The Santa Rosa Planning Commission voted 6-0 on Jan. 8, 2026 to recommend that the City Council approve zoning and municipal code amendments implementing the city’s 2023–2031 housing element and state housing laws (File PLN25‑0397).
Kristen, a planning department presenter, told the commission the package updates two housing element programs and several zoning provisions to align local regulations with state law. “Before you today is the housing element implementation package,” Kristen said, describing the project as both an implementation step and a compliance effort.
The package includes housing element program H6, which the staff described as “innovative housing options.” Under H6 the city would allow tiny homes on wheels as an explicit housing option with design standards and limits: units would be self-contained on a trailer chassis, include a bathroom and kitchen, be limited to 400 square feet and 14 feet in height, require DMV licensing and a minor conditional use permit, and generally be limited to one per property in RR and R‑1 zoning districts. The staff also proposed zoning definitions to support housing cooperatives (shared ownership corporations) so residents can form cooperative housing arrangements.
The zoning amendments collected under program H38 cover a range of state-mandated updates, including farmworker housing. Staff explained three farmworker categories: single‑family farmworker dwelling units, farmworker housing complexes (which state law allows by right in certain areas), and temporary seasonal farmworker housing that would require a temporary use permit. Kristen said some of these uses would be allowed in RR and R‑1 districts consistent with state allowances.

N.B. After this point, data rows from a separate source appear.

`src/verilog/cca_cfg.svh`:
```
/*
 Constants for the counter capture array: reset values and prescale counts.
 Assumes inclusion by bare name wherever the counter array logic needs them.
*/
`ifndef CCA_CFG_SVH
`define CCA_CFG_SVH
`define CCA_CNT_RST      16'h0000
`define CCA_WDOG_LIM_RST 16'hFFFF
`define CCA_DIV12_LAST   4'hB
`define CCA_DIV4_LAST    4'h3
`define CCA_XOSC8_LAST   3'h7
`define CCA_CNT_MAX      16'hFFFF
`endif

```
`src/verilog/cca_pkg.sv`:
```
/*
 Types shared by the counter capture array: clock sources, module modes and
 the per-module configuration carrier. Assumes nothing of its surroundings.
*/
package cca_pkg;
    typedef enum logic [2:0] {
        CCA_SRC_DIV12 = 3'h0,
        CCA_SRC_DIV4  = 3'h1,
        CCA_SRC_T0OV  = 3'h2,
        CCA_SRC_XCNT  = 3'h3,
        CCA_SRC_SYS   = 3'h4,
        CCA_SRC_XOSC8 = 3'h5
    } cca_src_t;

    typedef enum logic [2:0] {
        CCA_MODE_CAPTURE = 3'h0,
        CCA_MODE_SWTIMER = 3'h1,
        CCA_MODE_HSO     = 3'h2,
        CCA_MODE_PWM8    = 3'h3,
        CCA_MODE_PWM16   = 3'h4,
        CCA_MODE_FREQ    = 3'h5,
        CCA_MODE_OFF     = 3'h6
    } cca_mode_t;

    typedef struct packed {
        cca_mode_t   mode;
        logic [15:0] cmp;
        logic        cap_rise;
        logic        cap_fall;
    } cca_ccm_cfg_t;
endpackage : cca_pkg

```
`src/verilog/cca_counter_capture_array.sv`:
```
/*
 Counter capture array: one 16-bit time base, six selectable clock sources,
 three capture/compare modules and a watchdog function on module 2.
 Assumes pins arrive asynchronously through the crossbar and that the timer 0
 overflow pulse and all configuration ports come from logic on clk_in.
*/
`timescale 1ns/1ps
`include "cca_cfg.svh"

// Function
// - One 16-bit counter is the shared time base of all three modules.
// - The counter tick comes from sysclk/12, sysclk/4, timer 0 overflow, the external count input, sysclk or external oscillator/8.
// - Each module runs as capture, software timer, high-speed output, 8-bit PWM, 16-bit PWM or frequency output.
// - Module 2 can also serve as a watchdog timer function.
// - After every reset module 2 is already enabled as watchdog without software action.
// - Module pins and the external count input are plain ports that the crossbar routes.
// - The counter and its prescalers stand still while the processor is halted under debug; capture inputs still latch the held count.
// - The counter can run from the external oscillator while the system clock runs elsewhere.
module cca_counter_capture_array (
    input  wire logic                  clk_in,
    input  wire logic                  rst_b_in,
    input  wire logic                  run_in,
    input  wire logic                  dbg_halt_in,
    input  wire cca_pkg::cca_src_t     src_sel_in,
    input  wire logic                  t0_ovf_in,
    input  wire logic                  xcnt_pin_in,
    input  wire logic                  xosc_in,
    input  wire logic [2:0]            ccm_pin_in,
    input  wire cca_pkg::cca_ccm_cfg_t ccm_cfg_in [3],
    input  wire logic [2:0]            cap_clr_in,
    input  wire logic [2:0]            match_clr_in,
    input  wire logic                  ovf_clr_in,
    input  wire logic                  wdog_dis_in,
    input  wire logic                  wdog_kick_in,
    input  wire logic [15:0]           wdog_span_in,
    output logic [15:0]                count_out,
    output logic                       ovf_flag_out,
    output logic [2:0]                 ccm_pin_out,
    output logic [2:0]                 cap_flag_out,
    output logic [2:0]                 match_flag_out,
    output logic [15:0]                cap_val_out [3],
    output logic                       wdog_en_out,
    output logic                       wdog_rst_out
);
    logic [4:0]  s1_r;
    logic [4:0]  s2_r;
    logic [4:0]  s3_r;
    logic [4:0]  lvl_r;
    logic [4:0]  rise_r;
    logic [4:0]  fall_r;
    logic [3:0]  div12_r;
    logic [1:0]  div4_r;
    logic [2:0]  xosc8_r;
    logic        tick;
    logic        run_ok;
    logic [15:0] cnt_r;
    logic [15:0] wdog_lim_r;
    logic [7:0]  freq_r [3];

    // Returns whether the counter value equals the compare value.
    function automatic logic cca_hit(input logic [15:0] cnt, input logic [15:0] cmp);
        cca_hit = (cnt == cmp);
    endfunction : cca_hit

    // Three-stage synchroniser for the pins; a level counts once stages two and three agree.
    always_ff @(posedge clk_in) begin
        if (!rst_b_in) begin
            s1_r   <= 5'h00;
            s2_r   <= 5'h00;
            s3_r   <= 5'h00;
            lvl_r  <= 5'h00;
            rise_r <= 5'h00;
            fall_r <= 5'h00;
        end else begin
            s1_r   <= {xosc_in, xcnt_pin_in, ccm_pin_in};
            s2_r   <= s1_r;
            s3_r   <= s2_r;
            lvl_r  <= (s2_r & s3_r) | (lvl_r & (s2_r | s3_r));
            rise_r <= s2_r & s3_r & ~lvl_r;
            fall_r <= ~s2_r & ~s3_r & lvl_r;
        end
    end

    assign run_ok = run_in & ~dbg_halt_in;

    // Prescalers for the divided sources; they freeze with the counter under debug halt.
    always_ff @(posedge clk_in) begin
        if (!rst_b_in) begin
            div12_r <= 4'h0;
            div4_r  <= 2'h0;
            xosc8_r <= 3'h0;
        end else if (run_ok) begin
            div12_r <= (div12_r == `CCA_DIV12_LAST) ? 4'h0 : div12_r + 4'h1;
            div4_r  <= div4_r + 2'h1;
            if (rise_r[4]) begin
                xosc8_r <= xosc8_r + 3'h1;
            end
        end
    end

    // Source selection; every source gives at most one tick per clk_in cycle.
    always_comb begin
        case (src_sel_in)
            cca_pkg::CCA_SRC_DIV12: tick = (div12_r == `CCA_DIV12_LAST);
            cca_pkg::CCA_SRC_DIV4:  tick = (div4_r == `CCA_DIV4_LAST);
            cca_pkg::CCA_SRC_T0OV:  tick = t0_ovf_in;
            cca_pkg::CCA_SRC_XCNT:  tick = rise_r[3];
            cca_pkg::CCA_SRC_SYS:   tick = 1'b1;
            cca_pkg::CCA_SRC_XOSC8: tick = rise_r[4] && (xosc8_r == `CCA_XOSC8_LAST);
            default:                tick = 1'b0;
        endcase
    end

    // Shared time base and its overflow flag; a new overflow wins over a clear.
    always_ff @(posedge clk_in) begin
        if (!rst_b_in) begin
            cnt_r        <= `CCA_CNT_RST;
            ovf_flag_out <= 1'b0;
        end else begin
            if (tick && run_ok) begin
                cnt_r <= cnt_r + 16'h0001;
            end
            ovf_flag_out <= (tick && run_ok && cnt_r == `CCA_CNT_MAX)
                            | (ovf_flag_out & ~ovf_clr_in);
        end
    end

    assign count_out = cnt_r;

    // Capture and compare modules; flags set by hardware win over a clear.
    always_ff @(posedge clk_in) begin
        if (!rst_b_in) begin
            ccm_pin_out    <= 3'h0;
            cap_flag_out   <= 3'h0;
            match_flag_out <= 3'h0;
            for (int i = 0; i < 3; i++) begin
                cap_val_out[i] <= 16'h0000;
                freq_r[i]      <= 8'h00;
            end
        end else begin
            for (int i = 0; i < 3; i++) begin
                logic cap_ev;
                logic hit;
                cap_ev = 1'b0;
                hit    = 1'b0;
                if (!(i == 2 && wdog_en_out)) begin
                    case (ccm_cfg_in[i].mode)
                        cca_pkg::CCA_MODE_CAPTURE: begin
                            cap_ev = (ccm_cfg_in[i].cap_rise & rise_r[i])
                                   | (ccm_cfg_in[i].cap_fall & fall_r[i]);
                        end
                        cca_pkg::CCA_MODE_SWTIMER: begin
                            hit = tick && run_ok && cca_hit(cnt_r, ccm_cfg_in[i].cmp);
                        end
                        cca_pkg::CCA_MODE_HSO: begin
                            hit = tick && run_ok && cca_hit(cnt_r, ccm_cfg_in[i].cmp);
                            if (hit) begin
                                ccm_pin_out[i] <= ~ccm_pin_out[i];
                            end
                        end
                        cca_pkg::CCA_MODE_PWM8: begin
                            ccm_pin_out[i] <= (cnt_r[7:0] < ccm_cfg_in[i].cmp[7:0]);
                        end
                        cca_pkg::CCA_MODE_PWM16: begin
                            ccm_pin_out[i] <= (cnt_r < ccm_cfg_in[i].cmp);
                        end
                        cca_pkg::CCA_MODE_FREQ: begin
                            // Toggle each time the low byte reaches the moving target.
                            if (tick && run_ok && cnt_r[7:0] == freq_r[i]) begin
                                ccm_pin_out[i] <= ~ccm_pin_out[i];
                                freq_r[i]      <= freq_r[i] + ccm_cfg_in[i].cmp[15:8];
                                hit            = 1'b1;
                            end
                        end
                        default: begin
                            ccm_pin_out[i] <= 1'b0;
                        end
                    endcase
                end
                if (cap_ev) begin
                    cap_val_out[i] <= cnt_r;
                end
                cap_flag_out[i]   <= cap_ev | (cap_flag_out[i] & ~cap_clr_in[i]);
                match_flag_out[i] <= hit | (match_flag_out[i] & ~match_clr_in[i]);
            end
        end
    end

    // Watchdog on module 2: enabled out of reset, kicked by moving its limit ahead.
    always_ff @(posedge clk_in) begin
        if (!rst_b_in) begin
            wdog_en_out  <= 1'b1;
            wdog_lim_r   <= `CCA_WDOG_LIM_RST;
            wdog_rst_out <= 1'b0;
        end else begin
            if (wdog_dis_in) begin
                wdog_en_out <= 1'b0;
            end
            if (wdog_kick_in) begin
                wdog_lim_r <= cnt_r + wdog_span_in;
            end
            wdog_rst_out <= wdog_en_out && !wdog_dis_in && tick && run_ok
                            && cca_hit(cnt_r, wdog_lim_r);
        end
    end
endmodule : cca_counter_capture_array

```
`config.mk`:
```
export PLATFORM = sky130hd
export DESIGN_NAME = cca_counter_capture_array
export DESIGN_NICKNAME = d
export VERILOG_FILES = /design/src/verilog/cca_pkg.sv /design/src/verilog/cca_counter_capture_array.sv
export VERILOG_INCLUDE_DIRS = /design/src /design/src/verilog
export SDC_FILE = /design/constraint.sdc
export NUM_CORES = 1
export LEC_CHECK = 0
export ABC_AREA = 1
export BUFFER_PORTS_ARGS = -buffer_cell sky130_fd_sc_hd__buf_2
export CAP_MARGIN = 40
export CORE_ASPECT_RATIO = 0.5
export CORE_MARGIN = 4
export CORE_UTILIZATION = 55
export DETAILED_ROUTE_END_ITERATION = 10
export PLACE_DENSITY = 0.91
export SYNTH_ARGS = -nofsm -noshare
export SYNTH_HDL_FRONTEND = slang
export SYNTH_SLANG_ARGS = --single-unit
```
`constraint.sdc`:
```
create_clock -name clk_in -period 6.6 [get_ports clk_in]
set_input_delay 1.98 -clock clk_in [delete_from_list [all_inputs] [get_ports clk_in]]
set_output_delay 1.98 -clock clk_in [all_outputs]
set_load 0.02 [all_outputs]
```
==> Word-level counts from Yosys, hierarchy flattened <==
Memories as Yosys holds them, arrays and structs flattened.
Cells that the tools add are included.
{ "totals": {"register_bits": 129, "latchBits": 0, "mem_bits_rw": 24, "mem_bits_ro": 0, "in_bits": 101, "output_inout_bits": 76, "word_cells": 196, "memories": 1} }
{ "op_classes": {"add_sub_neg": 8, "multipliers": 0, "div_mod_pow": 0, "n_lt_le_gt_ge": 6, "eq_ne": 37, "shift": 0, "n_mux": 42, "n_bitwise": 52, "reduce_logical": 28} }
{ "mem_list": {"columns": ["name", "words", "width", "rd", "rd_ports_with_merged_regs", "write_ports", "line_no", "text"], "rows": [
  ["freq_r", 3, 8, 3, 0, 3, "cca_counter_capture_array.sv:58", "logic [7:0] freq_r [3];"]
]} }
{ "op_table": {"columns": ["op", "count"], "rows": [
  ["$eq A16 B16 Y1", 4],
  ["$lt A16 B16 Y1", 3],
  ["$mux W1", 31],
  ["$eq A3 B3 Y1 const B", 9],
  ["$add A8 B8 Y8", 3],
  ["$eq A3 B2 Y1 const B", 8],
  ["$eq A8 B8 Y1", 3],
  ["$lt A8 B8 Y1", 3],
  ["$mux W8", 3],
  ["$add A16 B1 Y16 const B", 1],
  ["$add A16 B16 Y16", 1],
  ["$eq A16 B16 Y1 const B", 1],
  ["$and A5 B5 Y5", 3],
  ["$not A1 Y1", 15],
  ["$pmux W1 S5", 3],
  ["$and A1 B1 Y1", 14],
  ["$logic_and A1 B1 Y1", 13],
  ["$or A1 B1 Y1", 13],
  ["$eq A3 B1 Y1 const B", 4],
  ["$logic_not A3 Y1", 4],
  ["$ne A2 B2 Y1 const B", 6],
  ["$reduce_or A2 Y1", 6],
  ["$or A5 B5 Y5", 2],
  ["$and A3 B3 Y3", 2],
  ["other kinds (14)", 18]
]} }

==> Logic depth before layout (Yosys ltp) <==
{ "depth": {"ltp_word": 11, "mapped_depth": 13, "mapped_depth_nobuf": 13} }

==> Least setup slack after synthesis <==
No wires, ideal clock.
{ "synth_path": {"path_type": "input to register", "start": "input dbg_halt_in", "end": "memory freq_r[2][0] (netlist: freq_r[0][16]), enable pin", "setup_time_ns": 0.329, "arrival_time_ns": 3.177, "required_time_ns": 6.271, "path_slack_ns": 3.094, "stages": 9, "path_buffers": 2, "path_cell_list": "clkinv_1 > nand2_2 > nor2_2 > nand2_1 > nor2_8 > nand4_2 > buf_6 > buf_8 > nand2_1"} }
{ "synth_lines": {"columns": ["element", "line_no", "text"], "rows": [
  ["start: declaration", "cca_counter_capture_array.sv:23", "input wire logic dbg_halt_in,"],
  ["end: declaration", "cca_counter_capture_array.sv:58", null]
]} }

==> impl_metrics.env <==
export IMPL_clock_latency_ns=0.42
export IMPL_worst_slack_ns=2.535
export IMPL_p_per_area_nw_per_um2=201.2
export IMPL_run_status="completed"
export IMPL_tcrit_tclk_final_pct=61.59
export IMPL_cts_root_buffer="clkbuf_16"
export IMPL_cts_sinks=153
export IMPL_routed_wl_met3_um=3030
export IMPL_fin_setup_tns_ns=0
export IMPL_count_of_warnings_emitted_by_yosys=0
export IMPL_syn_cell_area_um2=9439
export IMPL_start_kind="input pin"
export IMPL_leakagePower_nw=5.729
export IMPL_rsz0062_at_grt="no"
export IMPL_globalplace_congestion=0.9298
export IMPL_postSynthNetCount=1499
export IMPL_drt_drc_violations_left=0
export IMPL_clockBufferDepth=2
export IMPL_worstPathRequired_ns=6.68
export IMPL_overflow=0
export IMPL_num_rows=33
export IMPL_finalWirelength_um=29580
export IMPL_max_cap_violations=0
export IMPL_timing_final_max_slew_violations=0
export IMPL_post_route_antenna_net_violation_count=0
export IMPL_postLayoutCellArea_um2=11040
export IMPL_detailedRoute_firstIterationViolations=962
export IMPL_coreArea_um2=16600
export IMPL_fin_nets=1662
export IMPL_setup_viol=0
export IMPL_final_fill_count=1328
export IMPL_number_of_hold_violations_in_the_final_report=0
export IMPL_hold_buffers=0
export IMPL_power_switching_share_pct=26.78
export IMPL_clock_tree_htree_level_count=4
export IMPL_vdd_drop_max_uv=193.0
export IMPL_route_top_layer_used="met4"
export IMPL_detailroute_via_count=9832
export IMPL_crit_arrival_ns=4.15
export IMPL_dp_final_hpwl_um=20990
export IMPL_final_period_minus_worst_setup_slack_ns=4.065
export IMPL_placed_area_um2=10450
export IMPL_critical_path_fanout_max=20
export IMPL_ys_dominant_reg_cell="dfxtp_1"
export IMPL_floorplan_die_height_um=100.6
export IMPL_post_cts_resized_instances=0
export IMPL_fin_worst_skew_ns=0.008197
export IMPL_post_route_util_pct=66.51
export IMPL_layout_drive_gt1_share_pct=16.62
export IMPL_tightestPinTransition_ns=0.9073
export IMPL_largest_net_degree_at_the_start_of_global_routing=95
export IMPL_global_route_wire_length_before_repair_um=46410
export IMPL_floorplan_die_area_um2=19450
export IMPL_area_growth_synth_to_final_pct=16.95
export IMPL_initial_utilization_pct=56.87
export IMPL_switchingPower_w=0.0005947
export IMPL_max_freq_mhz=246.0
export IMPL_num_io_pins=177
export IMPL_yosysUniqueCellTypes=46
export IMPL_pwr_share_comb_pct=11.0
export IMPL_ys_seq_area_share_pct=34.99
export IMPL_power_frac_seq_pct=44.4
export IMPL_numPortBuffers=176
export IMPL_synth_avg_cell_area_um2=7.233
export IMPL_routed_wl_met2_um=13500
export IMPL_timing_critical_path_to_type="flop"
export IMPL_path_clk_slew_ns=0.07
export IMPL_async_reset_ff_share_pct=0
export IMPL_internal_power_w=0.001626
export IMPL_cts_setup_buffers=0
export IMPL_hold_worst_slack_ns=0.4148
export IMPL_via_count_of_the_first_global_routing_pass=9433
export IMPL_antenna_found_initial=2
export IMPL_vias_per_cell=5.753
export IMPL_dp_worst_setup_slack_ns=2.186
export IMPL_cts_made_buffers=17
export IMPL_cts_tree="done"
export IMPL_timing_worst_setup_path_type="in2reg"
export IMPL_route_layer_met1_wl_um=11700
export IMPL_share_clk_of_total_power_pct=44.6
export IMPL_synthCells=1305
export IMPL_hold_path_class="reg2reg"
export IMPL_track_usage_pct=29.41
export IMPL_count_of_flip_flops_with_a_built_in_enable_after_synthesis=24
export IMPL_relative_slew_slack_pct=39.51
export IMPL_chipWidth_um=193.3
export IMPL_avgRoutedWirePerCell_um=17.31
export IMPL_drtPass1Iterations=5
export IMPL_synth_seq_cells=153
final timing paths:
check | endpoint | start | slack (ns) | depth (start not counted)
hold reg to reg | s2_r[0] | s1_r[0] | 0.41 | 2
setup / recovery | freq_r[0][22] | dbg_halt_in | 2.54 | 8
setup reg to reg | freq_r[0][22] | count_out[1] | 3.38 | 8
hold / removal | s2_r[0] | s1_r[0] | 0.41 | 2
Yosys cell counts, types with 4 or more instances:
library cell	number	area, um^2
a21boi_0	4	30.03
a21o_1	7	52.55
a21oi_1	147	735.7
a21oi_2	10	87.58
a22o_1	4	35.03
and2_1	4	25.02
clkbuf_1	24	90.09
dfxtp_1	129	2582
edfxtp_1	24	720.7
fa_1	4	80.08
ha_1	89	1114
inv_1	176	660.6
inv_2	8	30.03
nand2_1	298	1119
nand3_1	58	290.3
nand3b_1	4	30.03
nand4_1	18	112.6
nor2_1	93	349.1
nor3_1	20	100.1
nor4_1	7	43.79
o211ai_1	7	52.55
o21ai_0	91	455.4
or2_2	6	37.54
xnor2_1	11	96.34
xor2_1	19	166.4
registers in the layout, indices dropped and copies added (netlist names), 4 cells and up:
name and count:
rise_r 5, freq_r 24, s3_r 5, count_out 16
s1_r 5, lvl_r 5, wdog_lim_r 16, cap_val_out 48
div12_r 4, s2_r 5
cells in the final DEF, fill, tap and decap left out, types with 4 or more instances in the layout:
master,synthesis,final
or2_2,6,6
a21o_1,7,7
xnor2_1,11,11
inv_6,0,6
nand4_1,18,18
edfxtp_1,24,24
inv_2,8,8
nor3_1,20,20
a21boi_0,4,4
o21ai_0,91,91
and2_1,4,4
fa_1,4,4
nand2_1,298,298
nand3_1,58,58
nor4_1,7,7
inv_1,176,176
o211ai_1,7,7
a22o_1,4,4
dfxtp_1,129,129
ha_1,89,89
nand3b_1,4,4
clkbuf_16,0,17
a21oi_2,10,10
nor2_1,93,93
a21oi_1,147,147
buf_2,2,176
xor2_1,19,19
stage by stage:
stage / total power, W / cells
floorplan: 0.001160 / 1305
global placement: 0.001228 / 1676
detailed placement: 0.001241 / 1676
CTS: 0.002212 / 1707
global route: 0.002288 / 1709
finish: 0.002221 / 1709
logic make-up (layout without fill, tap and decap cells):
logic type,Yosys count,in the layout,share of synthesized area (%)
simple gates,523,523,23.79
compound gates,284,284,16.45
buf+inv,222,397,9.332
flops,153,153,34.99
fa+ha+maj,93,93,12.65
xor+xnor,30,30,2.784
other cells,0,2,0
routing by layer:
| layer | global-route usage (%) | vias to the layer above |
|---|---|---|
| met5 | 0 | - |
| met4 | 13.70 | 0 |
| met3 | 6.311 | 135 |
| met2 | 49.60 | 562 |
| met1 | 36.66 | 4503 |
| li1 | - | 4632 |
worst max-delay path: stages:
cell	delay [ns]
buf_2	0.10
clkinv_1	0.04
nand2_2	0.09
nor2_2	0.25
nand2_1	0.18
nor2_8	0.29
nand4_2	0.63
nand2_1	0.58
final cells by class:
type	count	area, um^2	share of cell area, %
Multi-Input combinational cell	930	5255	47.60
Clock inverter	14	161.4	1.462
Tap cell	227	284.0	2.573
Inverter	187	701.9	6.358
Clock buffer	17	425.4	3.854
Antenna cell	2	5.005	0.04534
Sequential cell	153	3303	29.92
Timing Repair Buffer	179	903.4	8.183
power groups by stage:
stage               clock network (W)  registers (W)  logic (W)
floorplan                           0        0.00100   0.000157
global placement                    0        0.00100   0.000224
detailed placement                  0        0.00101   0.000236
CTS                          0.000987       0.000985   0.000240
global route                  0.00103       0.000987   0.000275
finish                       0.000991       0.000986   0.000244
(Power assumes the default switching activity.)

The package splits the existing community care/health care facility section into separate residential care and medical care facility sections, clarifying size and licensing categories (for example, “large” residential care facilities were described as those with seven or more patients and “small” as six or fewer). Staff also described overconcentration buffers (a 300‑foot standard in many cases and a 1,000‑foot buffer for some facility types) and a set of exemptions that include assisted living, alcohol and other drug treatment facilities, foster family homes, and temporary/transitional shelters.
Accessory dwelling unit (ADU) rules were revised to clarify allowable numbers for single‑family and multifamily properties, allow ADUs in some historic‑register properties, and implement three recently enacted bills staff cited in the presentation: AB 462 (disaster-recovery occupancy rules for detached ADUs), SB 543 (square‑footage calculations and appeals/timing procedures), and AB 1154 (removal of an owner‑occupancy deed restriction for JADUs that have a private bathroom). Staff said ADU updates were aligned with guidance from the California Department of Housing and Community Development (HCD). The commission was also told the City Code (Title 21) would include an inclusionary housing exemption for tiny homes on wheels; that change was publicly noticed and no public comments had been received at the time.
On environmental review, staff said the amendments were considered under the addendum to the environmental impact report certified with the city’s general plan (certified by council in February 2023 and again in June 2025) and that statutory exemptions apply to many ADU changes; staff concluded the amendments would not cause significant environmental effects and that future individual projects will be reviewed under CEQA as needed.
After the presentation, Chair Weeks opened and immediately closed the public hearing when no members of the public spoke. Commissioner Sanders moved and Vice Chair Duggan seconded a resolution recommending City Council adopt the Title 20 and Title 21 amendments to implement the housing element (PLN25‑0397). Commissioners Sanders, Carter, Pardo (transcript contains an alternate spelling of this commissioner’s name), Cisco, Vice Chair Duggan and Chair Weeks each stated they could make the required findings and expressed appreciation to staff for the work. The clerk recorded a roll‑call vote with six ayes and one absence; the motion passed 6‑0.
The commission’s recommendation will be transmitted to the City Council for its consideration; no City Council hearing date was specified on the record during this meeting.